• **WHAT IS REQUIRED**:
Repeat word for word the opening stretch of the entries, from the first line through the line containing "export LEC_CHECK = 0".

===============

What follows belongs to an exercise in optimizing a design on an open flow for small area, a short achievable clock period and few clock cycles; a production flow would make more cautious choices. At most, simulation tests tie the RTL to the original design; equivalence was not proved. No functional check of the RTL was part of run 7. Power and IR drop assume default switching activity.

<file path="flow/config.mk">
export PLATFORM = sky130hd
export DESIGN_NAME = matrix_saddle_point_count
export DESIGN_NICKNAME = matrix_saddle_point_count
export VERILOG_FILES = /design/flow/design.v
export SDC_FILE = /design/flow/constraint.sdc
export NUM_CORES = 4
export LEC_CHECK = 0
export CAP_MARGIN = 20
export CORE_MARGIN = 2
export CORE_UTILIZATION = 35
export CTS_CLUSTER_DIAMETER = 80
export CTS_CLUSTER_SIZE = 30
export PLACE_DENSITY = 0.5
export SETUP_SLACK_MARGIN = 5
export SLEW_MARGIN = 20
export SYNTH_MEMORY_MAX_BITS = 16384
</file>
<file path="flow/flow/run.sh">
#!/bin/bash
set -euo pipefail
sed -e 's/SETUP_SLACK_MARGIN=[0-9.]*/SETUP_SLACK_MARGIN=5.5/' standard.sh > standard_tight.sh
bash standard_tight.sh > standard.log 2>&1
</file>
<file path="flow/standard.sh">
#!/bin/bash
# synth_recipe.tcl (not shown) runs the flow's synth.tcl, then flattens the netlist and writes it again
# the make line also repeats each setting of config.mk as NAME=value (left out here)
make -C /OpenROAD-flow-scripts/flow DESIGN_CONFIG=/design/flow/config.mk WORK_HOME=/design/flow/orfs CLKGATE_MAP_FILE= SYNTH_SCRIPT=/design/flow/synth_recipe.tcl "${@:-finish}"
</file>
<file path="flow/constraint.sdc">
create_clock -name core_clock -period 8.0 [get_ports {clk_i}]
set_input_delay 1.6000 -clock core_clock [delete_from_list [all_inputs] [get_ports {clk_i}]]
set_output_delay 1.6000 -clock core_clock [all_outputs]
set_load 0.01 [all_outputs]
</file>
<file path="flow/design.v">
package msp_pkg;
  localparam int DATA_W    = 32;
  localparam int CFG_W     = 5;
  localparam int CFG_IDX_W = 1;
  localparam int COUNT_W   = 10;
  localparam int MAX_DIM   = 8;
  localparam int IDX_W     = 3;
endpackage
module msp_ctrl (
  input  logic                         clk_i,
  input  logic                         rst_ni,
  input  logic                         in_valid_i,
  output logic                         in_ready_o,
  input  logic                         cfg_we_i,
  input  logic [msp_pkg::CFG_IDX_W-1:0] cfg_idx_i,
  input  logic [msp_pkg::CFG_W-1:0]    cfg_data_i,
  input  logic                         last_a_i,
  input  logic                         cnt_valid_d_i,
  output logic                         take_o,
  output logic                         first_row_o,
  output logic                         first_col_o,
  output logic                         last_col_o,
  output logic                         last_o,
  output logic [msp_pkg::MAX_DIM-1:0]  col_oh_o
);
  localparam int IW = msp_pkg::IDX_W;
  logic [IW-1:0] rm1_q, cm1_q, rm1_d, cm1_d;    
  logic [IW-1:0] row_q, col_q, row_d, col_d;    
  logic          ready_q;    
  logic          last_pos_d;
  logic [msp_pkg::CFG_W-1:0] cfg_m1;
  logic [IW-1:0]             cfg_eff_m1;
  assign cfg_m1 = cfg_data_i - 5'd1;
  always_comb begin
    if (cfg_data_i == 5'd0)      cfg_eff_m1 = 3'd0;
    else if (cfg_data_i > 5'd8)  cfg_eff_m1 = 3'd7;
    else                         cfg_eff_m1 = cfg_m1[IW-1:0];
  end
  assign take_o      = in_valid_i && ready_q;
  assign first_row_o = (row_q == '0);
  assign first_col_o = (col_q == '0);
  assign last_col_o  = (col_q == cm1_q);
  assign last_o      = last_col_o && (row_q == rm1_q);
  logic one_col;
  assign one_col     = (cm1_q == 3'd0);
  always_comb begin
    col_oh_o = '0;
    col_oh_o[col_q] = 1'b1;
  end
  logic lp_cur, lp_next, lp_cfg, cfg_small, busy, stall_d;
  assign lp_cur    = last_o;
  assign cfg_small = (cfg_data_i[4:1] == 4'd0);
  always_comb begin
    if (last_o)          lp_next = (rm1_q == 3'd0) && (cm1_q == 3'd0);
    else if (last_col_o) lp_next = (row_q + 3'd1 == rm1_q) && (cm1_q == 3'd0);
    else                 lp_next = (row_q == rm1_q) && (col_q + 3'd1 == cm1_q);
  end
  assign lp_cfg = cfg_small && ((cfg_idx_i == 1'b0) ? (cm1_q == 3'd0) : (rm1_q == 3'd0));
  always_comb begin
    rm1_d = rm1_q;
    cm1_d = cm1_q;
    row_d = row_q;
    col_d = col_q;
    if (cfg_we_i) begin
      if (cfg_idx_i == 1'b0) rm1_d = cfg_eff_m1;
      else                   cm1_d = cfg_eff_m1;
      row_d = '0;
      col_d = '0;
    end else if (take_o) begin
      if (last_col_o) begin
        col_d = '0;
        row_d = (row_q == rm1_q) ? '0 : row_q + 3'd1;
      end else begin
        col_d = col_q + 3'd1;
      end
    end
    last_pos_d = cfg_we_i ? lp_cfg : (take_o ? lp_next : lp_cur);
    busy    = cnt_valid_d_i || (take_o && last_o) || last_a_i;
    stall_d = (last_pos_d && busy) || (take_o && one_col && !cfg_we_i);
  end
  always_ff @(posedge clk_i or negedge rst_ni) begin
    if (!rst_ni) begin
      rm1_q   <= 3'd3;
      cm1_q   <= 3'd3;
      row_q   <= '0;
      col_q   <= '0;
      ready_q <= 1'b0;
    end else begin
      rm1_q   <= rm1_d;
      cm1_q   <= cm1_d;
      row_q   <= row_d;
      col_q   <= col_d;
      ready_q <= !stall_d;
    end
  end
  assign in_ready_o = ready_q;
endmodule
module msp_cmp #(
  parameter int W = 32
) (
  input  logic [W-1:0] a_i,
  input  logic [W-1:0] b_i,
  output logic         gt_o,
  output logic         eq_o
);
  logic [W-1:0] g, e;
  always_comb begin
    g = a_i & ~b_i;
    e = ~(a_i ^ b_i);
    g[W-1] = ~a_i[W-1] & b_i[W-1];
    for (int n = W / 2; n >= 1; n = n / 2) begin
      for (int k = 0; k < n; k++) begin
        g[k] = g[2*k+1] | (e[2*k+1] & g[2*k]);
        e[k] = e[2*k+1] & e[2*k];
      end
    end
  end
  assign gt_o = g[0];
  assign eq_o = e[0];
endmodule
module msp_datapath (
  input  logic                               clk_i,
  input  logic                               rst_ni,
  input  logic [msp_pkg::DATA_W-1:0]         elem_value_i,
  input  logic                               take_i,
  input  logic                               first_row_i,
  input  logic                               first_col_i,
  input  logic                               last_col_i,
  input  logic                               last_i,
  input  logic [msp_pkg::MAX_DIM-1:0]        col_oh_i,
  input  logic                               cnt_ready_i,
  output logic                               cnt_valid_o,
  output logic                               cnt_valid_d_o,
  output logic                               last_a_o,
  output logic [msp_pkg::COUNT_W-1:0]        count_o
);
  localparam int DW = msp_pkg::DATA_W;
  localparam int N  = msp_pkg::MAX_DIM;
  localparam int IW = msp_pkg::IDX_W;
  logic          va_q;
  logic [DW-1:0] xa_q;
  logic          a_first_row_q, a_first_col_q, a_last_col_q, a_last_q;
  logic [N-1:0]  a_col_q;
  logic [IW-1:0] a_col_bin;
  always_ff @(posedge clk_i or negedge rst_ni) begin
    if (!rst_ni) va_q <= 1'b0;
    else         va_q <= take_i;
  end
  always_ff @(posedge clk_i) begin
    xa_q          <= elem_value_i;
    a_first_row_q <= first_row_i;
    a_first_col_q <= first_col_i;
    a_last_col_q  <= last_col_i;
    a_last_q      <= last_i;
    a_col_q       <= col_oh_i;
  end
  always_comb begin
    a_col_bin = '0;
    for (int j = 0; j < N; j++) begin
      if (a_col_q[j]) a_col_bin = IW'(j);
    end
  end
  logic [DW-1:0] cmin_q [N];
  logic [DW-1:0] cmax_q [N];
  logic [N-1:0]  ka_q, kb_q;           
  logic [DW-1:0] rmax_q, rmin_q;       
  logic [IW-1:0] jmax_q, jmin_q;       
  logic          umax_q, umin_q;       
  logic          nmax_q, nmin_q;       
  logic [DW-1:0] cmin_rd, cmax_rd;
  always_comb begin
    cmin_rd = '0;
    cmax_rd = '0;
    for (int j = 0; j < N; j++) begin
      cmin_rd |= cmin_q[j] & {DW{a_col_q[j]}};
      cmax_rd |= cmax_q[j] & {DW{a_col_q[j]}};
    end
  end
  logic gt_rmax, eq_rmax, lt_rmin, eq_rmin;
  logic lt_cmin, eq_cmin, gt_cmax, eq_cmax;
  msp_cmp #(.W(DW)) u_cmp_rmax (.a_i(xa_q),    .b_i(rmax_q),  .gt_o(gt_rmax), .eq_o(eq_rmax));
  msp_cmp #(.W(DW)) u_cmp_rmin (.a_i(rmin_q),  .b_i(xa_q),    .gt_o(lt_rmin), .eq_o(eq_rmin));
  msp_cmp #(.W(DW)) u_cmp_cmin (.a_i(cmin_rd), .b_i(xa_q),    .gt_o(lt_cmin), .eq_o(eq_cmin));
  msp_cmp #(.W(DW)) u_cmp_cmax (.a_i(xa_q),    .b_i(cmax_rd), .gt_o(gt_cmax), .eq_o(eq_cmax));
  logic a_new_rmax, a_new_rmin;
  assign a_new_rmax = a_first_col_q || gt_rmax;
  assign a_new_rmin = a_first_col_q || lt_rmin;
  always_ff @(posedge clk_i) begin
    if (va_q) begin
      if (a_new_rmax) begin
        rmax_q <= xa_q;
        jmax_q <= a_col_bin;
      end
      if (a_new_rmin) begin
        rmin_q <= xa_q;
        jmin_q <= a_col_bin;
      end
      umax_q <= a_new_rmax || (!eq_rmax && umax_q);
      umin_q <= a_new_rmin || (!eq_rmin && umin_q);
    end
  end
  logic          vb_q;
  logic [DW-1:0] xb_q;
  logic          b_first_row_q, b_first_col_q, b_last_col_q, b_last_q;
  logic [IW-1:0] b_col_q;
  logic          b_new_rmax_q, b_new_rmin_q;
  logic          b_lt_cmin_q, b_eq_cmin_q, b_gt_cmax_q, b_eq_cmax_q;
  always_ff @(posedge clk_i or negedge rst_ni) begin
    if (!rst_ni) vb_q <= 1'b0;
    else         vb_q <= va_q;
  end
  always_ff @(posedge clk_i) begin
    xb_q          <= xa_q;
    b_first_row_q <= a_first_row_q;
    b_first_col_q <= a_first_col_q;
    b_last_col_q  <= a_last_col_q;
    b_last_q      <= a_last_q;
    b_col_q       <= a_col_bin;
    b_new_rmax_q  <= a_new_rmax;
    b_new_rmin_q  <= a_new_rmin;
    b_lt_cmin_q   <= lt_cmin;
    b_eq_cmin_q   <= eq_cmin;
    b_gt_cmax_q   <= gt_cmax;
    b_eq_cmax_q   <= eq_cmax;
  end
  logic          new_cmin, new_cmax, nmax_f, nmin_f;
  logic [N-1:0]  ka_d, kb_d;
  logic          cnt_a, cnt_b;
  assign new_cmin = b_first_row_q || b_lt_cmin_q;
  assign new_cmax = b_first_row_q || b_gt_cmax_q;
  assign nmax_f   = b_new_rmax_q ? new_cmin : nmax_q;
  assign nmin_f   = b_new_rmin_q ? new_cmax : nmin_q;
  always_comb begin
    ka_d = ka_q;
    kb_d = kb_q;
    if (vb_q) begin
      if (b_first_row_q && b_first_col_q) begin
        ka_d = '0;
        kb_d = '0;
      end
      if (new_cmin || b_eq_cmin_q) ka_d[b_col_q] = 1'b0;
      if (new_cmax || b_eq_cmax_q) kb_d[b_col_q] = 1'b0;
      if (b_last_col_q) begin
        if (umax_q && nmax_f) ka_d[jmax_q] = 1'b1;
        if (umin_q && nmin_f) kb_d[jmin_q] = 1'b1;
      end
    end
  end
  assign cnt_a = |ka_d;
  assign cnt_b = |kb_d;
  always_ff @(posedge clk_i) begin
    if (vb_q) begin
      nmax_q <= nmax_f;
      nmin_q <= nmin_f;
      for (int j = 0; j < N; j++) begin
        if (b_col_q == IW'(j)) begin
          if (new_cmin) cmin_q[j] <= xb_q;
          if (new_cmax) cmax_q[j] <= xb_q;
        end
      end
    end
    ka_q <= ka_d;
    kb_q <= kb_d;
  end
  logic       cv_q, cv_d;
  logic [1:0] cnt_q;
  assign cv_d = (vb_q && b_last_q) || (cv_q && !cnt_ready_i);
  always_ff @(posedge clk_i or negedge rst_ni) begin
    if (!rst_ni) cv_q <= 1'b0;
    else         cv_q <= cv_d;
  end
  always_ff @(posedge clk_i) begin
    if (vb_q && b_last_q) cnt_q <= {cnt_a && cnt_b, cnt_a ^ cnt_b};
  end
  assign cnt_valid_o   = cv_q;
  assign cnt_valid_d_o = cv_d;
  assign last_a_o      = va_q && a_last_q;
  assign count_o       = {{(msp_pkg::COUNT_W - 2){1'b0}}, cnt_q};
endmodule
module matrix_saddle_point_count #(
  parameter int MAX_ROWS = 8,
  parameter int MAX_COLS = 8
) (
  input  logic                              clk_i,
  input  logic                              rst_ni,
  input  logic                              elem_valid_i,
  output logic                              elem_ready_o,
  input  logic signed [msp_pkg::DATA_W-1:0] elem_value_i,
  output logic                              count_valid_o,
  input  logic                              count_ready_i,
  output logic [msp_pkg::COUNT_W-1:0]       count_o,
  input  logic                              cfg_we_i,
  input  logic [msp_pkg::CFG_IDX_W-1:0]     cfg_idx_i,
  input  logic [msp_pkg::CFG_W-1:0]         cfg_data_i
);
  logic                       take, first_row, first_col, last_col, last;
  logic [msp_pkg::MAX_DIM-1:0] col_oh;
  logic                       last_a, cnt_valid_d;
  msp_ctrl u_ctrl (
    .clk_i         (clk_i),
    .rst_ni        (rst_ni),
    .in_valid_i    (elem_valid_i),
    .in_ready_o    (elem_ready_o),
    .cfg_we_i      (cfg_we_i),
    .cfg_idx_i     (cfg_idx_i),
    .cfg_data_i    (cfg_data_i),
    .last_a_i      (last_a),
    .cnt_valid_d_i (cnt_valid_d),
    .take_o        (take),
    .first_row_o   (first_row),
    .first_col_o   (first_col),
    .last_col_o    (last_col),
    .last_o        (last),
    .col_oh_o      (col_oh)
  );
  msp_datapath u_datapath (
    .clk_i         (clk_i),
    .rst_ni        (rst_ni),
    .elem_value_i  (elem_value_i),
    .take_i        (take),
    .first_row_i   (first_row),
    .first_col_i   (first_col),
    .last_col_i    (last_col),
    .last_i        (last),
    .col_oh_i      (col_oh),
    .cnt_ready_i   (count_ready_i),
    .cnt_valid_o   (count_valid_o),
    .cnt_valid_d_o (cnt_valid_d),
    .last_a_o      (last_a),
    .count_o       (count_o)
  );
endmodule
</file>
==> impl_results.md, run 1 <==
- Setup TNS Final: 0 ns
- Routed len/inst: 26.3 um
- Register share of total power: 56.4%
- GPL Wtd Cong: 0.775
- Most common cell after layout, fill and taps aside: edfxtp_1
- Final setup vio count: 0
- Area Growth Syn to Fin: 19.0%
- Post-synthesis sequential area ratio: 73.4%
- H-tree levels: 2
- Clk pwr share: 29.5%
- CP bufs+invs: 1
- Worst hold path class: flop to flop
- Core ar.: 77600 um2
- # port buffers: 46
- CTS clk-pin slew, worst paths: 0.11 ns
- Die Y-Extent: 284 um
- TritonCTS Buffers: 37
- CP startpoint: u_datapath.cv_q$_DFF_PN0_
- Full die area: 80700 um2
- Crit path kind: flop to output pin
- Synthesized flop and latch total: 709
- Max-cap check violation count: 0
- Switching part of the total: 27.4%
- Fin crit share: 34.1%
- Cells on worst reg2reg path: 9
- Worst path cell trace: buf_2
- Most frequent cells in the layout: 588 x edfxtp_1, 250 x a22oi_1, 136 x ha_1
- GR Overflow Total: 0
- Cell Area, Synth: 27500 um2
- Crit path depth: 1
- CP Capture Type: output pin
- Clk sinks: 709
- CTS tree: done
- Worst clock skew: 0.0323 ns
- Final ANT Viol Nets: 0
- Residual DRC: 0
- Routed WL: 78600 um
- # hold bufs at CTS: 0
- Worst EP required: 6.40 ns
- Status: complete, no violations
- Fin crit period: 2.73 ns
- Std-Cell Rows: 102
- DR vias/cell: 5.42
- HP Start: u_datapath.a_last_col_q$_DFF_P_
- CP max-delay cell: dfrtp_1
- Layout Nets: 2111
- Initial antenna violation count: 2
- Maximum VDD drop: 0.126 mV
- Io pins: 55
- Cells after synthesis: 1754
- Share of layout cells above drive strength 1: 18.7%
- Combinational share of power: 14.1%
- First-pass GRT wire length: 112000 um
- Pwr per Cell Area: 235 nW/um2
- Die X: 284 um
- Yosys cell types: 63
- Worst EP arrival: 1.13 ns
- Fmax: 0.366 GHz
- Maximum clock path buffer count: 3
- Synth top area cells: edfxtp_1 64%, dfxtp_1 7.7%, a22oi_1 7.0%
- Worst skew pair latency: 0.61 ns
- RSZ-0062 raised after global routing: true
- Final instance area: 32700 um2
- Syn Area/Cell: 15.7 um2
- Worst r2r src: u_datapath.a_col_q[3]$_DFF_P_
- Vias: 16200
- Largest area contributor in the netlist: edfxtp_1
- TritonRoute pass-1 iters: 5
- Pint: 5.59 mW
- Final Hold Viols: 0
- FFs w/ async S/R, synth: 2.26%
- Startpoint Class: flop
- Worst Path Max Fanout: 2
- Synth Flop Type: edfxtp_1
- Synth top area share: 64.3%
- Detailed placement HPWL: 42100 um
- Worst hold path cell count: 0
- Starting Density: 35.4%
- Area of placed instances: 29400 um2
- Yosys warns: 5
- Cell family with most CP delay: flip-flops
- Number of global-route vias before repair: 16200
- Slowest stage delay, CP: 0.40 ns
- Finished Layout Cells: 2988
- Post-synth EDFFs: 588
- Worst Max-Slew Pin Slew: 0.799 ns
- DR iter-0 viols: 1531
- Slew margin rel.: 46.8%
- Power, Total: 7.69 mW
- Root Driver: clkbuf_16
- Inst Count DP: 2808
- Psw: 2.11 mW
- Total GRT Usage: 19.0%
- Largest net degree at the start of global routing: 36
- Final Max Tran Viols: 0
- Pleak: 11.2 nW
-- repair_timing --
item / CTS / global route
endpoints found under the setup margin: 86 / 88
buffers inserted: 75 / 25
resized for setup: 176 / 47
cloned: 7 / 4
pin swaps: 32 / 34
-- worst paths after layout --
path / slack, ns / endpoint
worst min register to register: 0.33 / u_datapath.b_last_col_q$_DFF_P_
min in group asynchronous: 1.43 / u_datapath.cv_q$_DFF_PN0_
max in group asynchronous: 6.07 / u_datapath.vb_q$_DFF_PN0_
worst max-delay path: 5.27 / count_valid_o
worst min-delay path: 0.33 / u_datapath.b_last_col_q$_DFF_P_
worst max register to register: 5.35 / u_datapath.b_gt_cmax_q$_DFF_P_
-- sequential cells by signal (all words and copies together), names as in the netlist, 2 cells and up --
signal and flops:
u_datapath.cmin_q 256, u_datapath.ka_q 8, u_datapath.a_col_q 8, u_ctrl.row_q 3
u_ctrl.col_q 3, u_datapath.kb_q 8, u_datapath.cmax_q 256, u_datapath.xb_q 32
u_datapath.cnt_q 2, u_datapath.jmin_q 3, u_datapath.xa_q 32, u_datapath.rmin_q 32
u_ctrl.rm1_q 3, u_datapath.b_col_q 3, u_datapath.jmax_q 3, u_ctrl.cm1_q 3
u_datapath.rmax_q 32
-- power by group through the flow --
stage | Clock, mW | Combinational [mW] | Sequential (mW)
global placement | 0 | 0.851 | 4.44
finish | 2.27 | 1.09 | 4.34
global route | 2.45 | 1.18 | 4.36
CTS | 2.33 | 1.03 | 4.34
floorplan | 0 | 0.535 | 4.36
detailed placement | 0 | 0.856 | 4.44
-- through the flow --
stage | hold slack (ns) | utilization [%] | setup WS [ns]
floorplan | 0.310 | - | 5.05
global placement | 0.311 | 37.9 | 4.27
detailed placement | 0.316 | 37.9 | 4.31
CTS | 0.334 | 41.5 | 5.24
global route | 0.337 | 42.1 | 5.22
finish | 0.328 | 42.1 | 5.27
-- routing by layer --
metal,routed length [um],track usage (%),share of wire [%],up-vias
li1,-,-,-,7262
met1,33500,25.3,43,8308
met2,38500,32.0,49,516
met3,4510,3.06,5.7,110
met4,2160,5.36,2.7,0
met5,0,0,0,-
-- worst register-to-register path, stage by stage (launching register included) --
cell,delay [ns]
dfxtp_4,0.48
buf_8,0.32
a22oi_1,0.19
and4_1,0.23
ha_1,0.29
a21o_1,0.16
a21o_1,0.18
a221oi_2,0.25
o31ai_2,0.14
a221o_1,0.30
-- Yosys cell counts, types with 3 or more instances --
library cell	count
edfxtp_1	588
xor2_1	5
a21oi_1	59
a32o_1	7
nand2_1	59
ha_1	150
a211oi_1	7
nand3_1	21
a221oi_1	3
and3_1	4
nand3b_1	3
nor2_1	56
o311ai_0	4
nand2b_1	6
o211ai_1	4
buf_1	20
nor3_1	9
o41ai_1	3
o31ai_1	4
nor4_1	7
buf_4	9
a22o_1	3
dfxtp_1	105
nor2b_1	7
o21ai_0	28
dfrtp_1	12
a22oi_1	256
a21o_1	26
inv_1	94
or4_1	3
xnor2_1	6
and4_1	37
a221o_1	3
nor4b_1	4
buf_2	4
and2_1	6
clkbuf_1	40
nand4_1	56
dfstp_2	4
-- final cells by class --
type                    count  area (um2)
flip-flops and latches    709       20300
repair buffers            191        2140
inverters                  94         355
diodes                      2        5.00
clock inverters            23         304
clock buffers              44         962
fillers                  7062       44900
multi-input cells         885        7320
well taps                1040        1300
-- cells by family after synthesis --
| group | after synthesis | share of synthesized area [%] |
|---|---|---|
| AOI/OAI and AO/OA | 426 | 11.1 |
| xor gates and xnor gates | 11 | 0.351 |
| adders and majority gates | 152 | 6.90 |
| buffers and inverters | 167 | 2.42 |
| DFF | 709 | 73.4 |
| other | 1 | 0.0136 |
| and+or+nand+nor | 288 | 5.85 |
Testbench counts, summed over its fixed seeds: cycles 3,948.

===============

• **RESPONSE**:
What follows belongs to an exercise in optimizing a design on an open flow for small area, a short achievable clock period and few clock cycles; a production flow would make more cautious choices. At most, simulation tests tie the RTL to the original design; equivalence was not proved. No functional check of the RTL was part of run 7. Power and IR drop assume default switching activity.

<file path="flow/config.mk">
export PLATFORM = sky130hd
export DESIGN_NAME = matrix_saddle_point_count
export DESIGN_NICKNAME = matrix_saddle_point_count
export VERILOG_FILES = /design/flow/design.v
export SDC_FILE = /design/flow/constraint.sdc
export NUM_CORES = 4
export LEC_CHECK = 0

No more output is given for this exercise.